Warning: This is draft content. Do not start work on this assignment yet.
“Our goal was to … derive a new strong training recipe which achieves state-of-the-art results for the vanilla ResNet50 architecture when trained from scratch on ImageNet with no additional external data.”
- Read the Key Accuracy Improvements section (stop at the header “Baseline”) of the blog post on achieving state-of-the-art (SOTA) models using PyTorch. Notes:
- Since ImageNet has over 10k categories, some of them very similar, it’s hard even for people to get the exactly right category. So it’s common to look at what the classifier says were the top 5 or 10 most likely categories for an image (
torch.topk) and measure how often the correct category appeared as the top 1 (“Acc@1”), somewhere in the top 5 (“Acc@5”), or similar. - DATA 202 students should recognize that that graph would have been easier to read with the coordinates flipped!

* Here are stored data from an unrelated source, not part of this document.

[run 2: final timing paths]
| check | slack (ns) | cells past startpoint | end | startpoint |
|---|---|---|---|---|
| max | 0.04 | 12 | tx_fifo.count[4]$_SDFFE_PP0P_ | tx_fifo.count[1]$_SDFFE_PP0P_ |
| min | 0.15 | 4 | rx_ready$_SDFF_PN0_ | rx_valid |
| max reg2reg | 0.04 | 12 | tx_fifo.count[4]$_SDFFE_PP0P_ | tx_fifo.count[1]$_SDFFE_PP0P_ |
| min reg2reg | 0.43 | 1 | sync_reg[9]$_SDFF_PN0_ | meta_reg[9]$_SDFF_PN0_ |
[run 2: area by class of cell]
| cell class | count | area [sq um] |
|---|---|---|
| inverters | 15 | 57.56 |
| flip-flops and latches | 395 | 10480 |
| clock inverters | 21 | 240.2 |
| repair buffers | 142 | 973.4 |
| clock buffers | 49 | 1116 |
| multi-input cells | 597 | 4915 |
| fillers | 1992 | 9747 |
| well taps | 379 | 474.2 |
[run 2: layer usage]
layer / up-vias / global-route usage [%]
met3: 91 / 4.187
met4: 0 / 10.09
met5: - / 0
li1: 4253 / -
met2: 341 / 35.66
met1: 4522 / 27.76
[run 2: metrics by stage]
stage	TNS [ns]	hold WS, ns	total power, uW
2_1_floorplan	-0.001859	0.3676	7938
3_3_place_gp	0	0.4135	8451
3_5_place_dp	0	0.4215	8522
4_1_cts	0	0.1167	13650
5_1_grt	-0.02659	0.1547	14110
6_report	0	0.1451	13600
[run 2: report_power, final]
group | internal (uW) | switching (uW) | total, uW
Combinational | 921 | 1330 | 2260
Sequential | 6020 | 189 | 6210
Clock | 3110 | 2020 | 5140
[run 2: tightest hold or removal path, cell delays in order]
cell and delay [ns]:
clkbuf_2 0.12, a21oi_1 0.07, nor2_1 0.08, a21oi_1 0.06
==> src/core/asrc_pkg.sv <==
// shared constants for the asynchronous sram host controller
package asrc_pkg;
  localparam int ADDR_W = 14;            // word index width
  localparam int DATA_W = 4;             // data bus width
  localparam int CLK_PERIOD_NS = 10;     // system clock period
  // timing figures in ns, fastest grade
  localparam int T_CYCLE_NS = 12;        // least read or write cycle
  localparam int T_ACCESS_NS = 12;       // access time from select
  localparam int T_WPULSE_NS = 10;       // least write strobe width
  localparam int T_DSETUP_NS = 6;        // data valid before end of write
  localparam int T_HIZ_NS = 6;           // device release after deselect
  // cycle counts: least times round up, none below one
  localparam int RD_CYC = (T_ACCESS_NS + CLK_PERIOD_NS - 1) / CLK_PERIOD_NS + 1;
  localparam int WR_CYC = (T_WPULSE_NS + CLK_PERIOD_NS - 1) / CLK_PERIOD_NS;
  localparam int CYC_MIN = (T_CYCLE_NS + CLK_PERIOD_NS - 1) / CLK_PERIOD_NS;
  localparam int TURN_CYC = (T_HIZ_NS + CLK_PERIOD_NS - 1) / CLK_PERIOD_NS;
  localparam int CNT_W = 4;
  localparam logic [CNT_W-1:0] CNT_ZERO = 4'h0;
  // phases of one bus cycle
  typedef enum logic [2:0] {ASRC_IDLE, ASRC_RD, ASRC_WR, ASRC_HOLD, ASRC_TURN} asrc_state_t;
endpackage

==> src/core/asrc_timer.sv <==
// down counter that flags when a phase has lasted its cycles
`timescale 1ns/1ps
`default_nettype none
module asrc_timer #(
  parameter int W = 4
) (
  // clock and reset
  input wire logic clk_sys_i,
  input wire logic rstn_i,
  // control
  input wire logic load_i,
  input wire logic [W-1:0] value_i,
  // status
  output logic done_o
);
  logic [W-1:0] cnt_reg;  // cycles left
  // reload on request, else count toward zero
  always_ff @(posedge clk_sys_i or negedge rstn_i)
  begin
    if (!rstn_i)
      cnt_reg <= '0;
    else if (load_i)
      cnt_reg <= value_i;
    else if (cnt_reg != '0)
      cnt_reg <= cnt_reg - 1'b1;
  end
  assign done_o = (cnt_reg == '0);
endmodule
`default_nettype wire

==> src/core/asrc_host.sv <==
// host controller driving a 16k x 4 asynchronous static memory
// What this block does
// - write only while select and strobe overlap low
// - strobe stays high through every read
// - each cycle lasts at least cycle time
// - address and strobe held 20 ns in write
// - data set up 20 ns before write end
// - select-controlled write lasts at least 8 ns
`timescale 1ns/1ps
`default_nettype none
module asrc_host #(
  parameter int ADDR_W = asrc_pkg::ADDR_W,
  parameter int DATA_W = asrc_pkg::DATA_W
) (
  // clock and reset
  input wire logic clk_sys_i,
  input wire logic rstn_i,
  // user request port
  input wire logic req_valid_i,
  input wire logic req_write_i,
  input wire logic [ADDR_W-1:0] req_addr_i,
  input wire logic [DATA_W-1:0] req_wdata_i,
  output logic req_ready_o,
  output logic rsp_valid_o,
  output logic [DATA_W-1:0] rsp_rdata_o,
  // memory pins
  output logic [ADDR_W-1:0] word_index_o,
  output logic chip_sel_n_o,
  output logic wr_strobe_n_o,
  output logic out_en_n_o,
  input wire logic [DATA_W-1:0] data_io_i,
  output logic [DATA_W-1:0] data_io_o,
  output logic data_io_oe_o
);
  asrc_pkg::asrc_state_t state_reg, state_next;
  logic [ADDR_W-1:0] addr_reg;       // held address
  logic [DATA_W-1:0] wdata_reg;      // held write data
  logic [DATA_W-1:0] rdata_reg;      // captured read data
  logic [DATA_W-1:0] sync1_reg;      // first synchroniser stage
  logic [DATA_W-1:0] sync2_reg;      // second synchroniser stage
  logic cs_n_reg, we_n_reg, oe_n_reg, doe_reg, ready_reg, rvalid_reg;
  logic load;                        // timer reload strobe
  logic [asrc_pkg::CNT_W-1:0] load_val;
  logic done;                        // phase time elapsed
  logic take;                        // request accepted
  logic take_rd, take_wr;
  logic nx_rd; // next phase is a read
  logic nx_wr; // next phase is a write strobe
  logic nx_hold; // next phase holds write data
  logic nx_idle; // next phase is idle
  logic cs_n_next; // select for the coming cycle
  logic we_n_next; // strobe for the coming cycle
  logic oe_n_next; // output enable for the coming cycle
  logic doe_next; // host bus drive for the coming cycle
  logic ready_next; // accepting in the coming cycle
  logic rd_done; // read phase over, capture the word

  // one down counter times every phase; a read keeps select low five
  // cycles so the synchronised word is older than the access time,
  // which trades some read speed for a capture that never races
  asrc_timer #(.W(asrc_pkg::CNT_W)) u_timer (
    .clk_sys_i(clk_sys_i),
    .rstn_i(rstn_i),
    .load_i(load),
    .value_i(load_val),
    .done_o(done)
  );

  // decode of request acceptance; ready gates it so that nothing is
  // taken at the first edge after reset, before ready has been shown
  assign take = ready_reg && (state_reg == asrc_pkg::ASRC_IDLE) && req_valid_i;
  assign take_rd = take && !req_write_i;
  assign take_wr = take && req_write_i;

  // phase sequencing; timer sets each phase length
  always_comb
  begin
    state_next = state_reg;
    load = 1'b0;
    load_val = asrc_pkg::CNT_ZERO;
    case (state_reg)
      asrc_pkg::ASRC_IDLE:
      begin
        if (take_rd)
        begin
          state_next = asrc_pkg::ASRC_RD;
          load = 1'b1;
          // extra cycles cover the two-stage data synchroniser
          load_val = asrc_pkg::CNT_W'(asrc_pkg::RD_CYC + 1);
        end
        else if (take_wr)
        begin
          state_next = asrc_pkg::ASRC_WR;
          load = 1'b1;
          load_val = asrc_pkg::CNT_W'(asrc_pkg::WR_CYC);
        end
      end
      asrc_pkg::ASRC_RD:
        if (done)
        begin
          state_next = asrc_pkg::ASRC_TURN;
          load = 1'b1;
          load_val = asrc_pkg::CNT_W'(asrc_pkg::TURN_CYC);
        end
      asrc_pkg::ASRC_WR:
        if (done)
        begin
          state_next = asrc_pkg::ASRC_HOLD;
          load = 1'b1;
          load_val = asrc_pkg::CNT_W'(1);
        end
      asrc_pkg::ASRC_HOLD:
        if (done)
          state_next = asrc_pkg::ASRC_IDLE;
      asrc_pkg::ASRC_TURN:
        if (done)
          state_next = asrc_pkg::ASRC_IDLE;
      default:
        state_next = asrc_pkg::ASRC_IDLE;
    endcase
  end

  // pin levels follow the phase entered next, so each pin moves on the
  // same edge as the state and is glitch free at the memory
  assign nx_rd = (state_next == asrc_pkg::ASRC_RD);
  assign nx_wr = (state_next == asrc_pkg::ASRC_WR);
  assign nx_hold = (state_next == asrc_pkg::ASRC_HOLD);
  assign nx_idle = (state_next == asrc_pkg::ASRC_IDLE);
  // select low through the whole read or write phase
  assign cs_n_next = !(nx_rd || nx_wr);
  // strobe low only while writing, never in a read
  assign we_n_next = !nx_wr;
  // enable only in reads, so a write never meets a driving device
  assign oe_n_next = !nx_rd;
  // host drives from strobe fall through two hold cycles
  assign doe_next = nx_wr || nx_hold;
  assign ready_next = nx_idle;
  // last read cycle: the synchronised word is taken here
  assign rd_done = (state_reg == asrc_pkg::ASRC_RD) && done;

  // state and pin registers
  always_ff @(posedge clk_sys_i or negedge rstn_i)
  begin
    if (!rstn_i)
    begin
      state_reg <= asrc_pkg::ASRC_IDLE;
      cs_n_reg <= 1'b1;  // deselected, standby
      we_n_reg <= 1'b1;
      oe_n_reg <= 1'b1;
      doe_reg <= 1'b0;
      ready_reg <= 1'b0;
    end
    else
    begin
      state_reg <= state_next;
      ready_reg <= ready_next;
      cs_n_reg <= cs_n_next;
      we_n_reg <= we_n_next;
      oe_n_reg <= oe_n_next;
      doe_reg <= doe_next;
    end
  end

  // address and data hold for the whole cycle
  always_ff @(posedge clk_sys_i or negedge rstn_i)
  begin
    if (!rstn_i)
    begin
      addr_reg <= '0;
      wdata_reg <= '0;
    end
    else if (take)
    begin
      addr_reg <= req_addr_i;
      wdata_reg <= req_wdata_i;
    end
  end

  // pin input synchroniser, then capture at end of read
  always_ff @(posedge clk_sys_i or negedge rstn_i)
  begin
    if (!rstn_i)
    begin
      sync1_reg <= '0;
      sync2_reg <= '0;
      rdata_reg <= '0;
      rvalid_reg <= 1'b0;
    end
    else
    begin
      sync1_reg <= data_io_i;
      sync2_reg <= sync1_reg;
      rvalid_reg <= rd_done;
      if (rd_done)
        rdata_reg <= sync2_reg;
    end
  end

  // outputs straight from flip-flops
  assign word_index_o = addr_reg;
  assign chip_sel_n_o = cs_n_reg;
  assign wr_strobe_n_o = we_n_reg;
  assign out_en_n_o = oe_n_reg;
  assign data_io_o = wdata_reg;
  assign data_io_oe_o = doe_reg;
  assign req_ready_o = ready_reg;
  assign rsp_valid_o = rvalid_reg;
  assign rsp_rdata_o = rdata_reg;
endmodule
`default_nettype wire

- Since ImageNet has over 10k categories, some of them very similar, it’s hard even for people to get the exactly right category. So it’s common to look at what the classifier says were the top 5 or 10 most likely categories for an image (
- Notice that the rest of the article consists of one section for each of about 10 techniques. Skim all the techniques to pick 5 that intrigue you, ideally ones that have a link to an academic paper that introduced it.
- Pick one of your 5 chosen techniques at random. Then:
- Write a description about what it does and why it helped.
- Skim the linked paper: read the abstract, then read at the captions for the main figures and/or tables.
- What accuracy improvement did the paper’s authors find from their technique? How did that improvement compare with what the authors of the blog post found?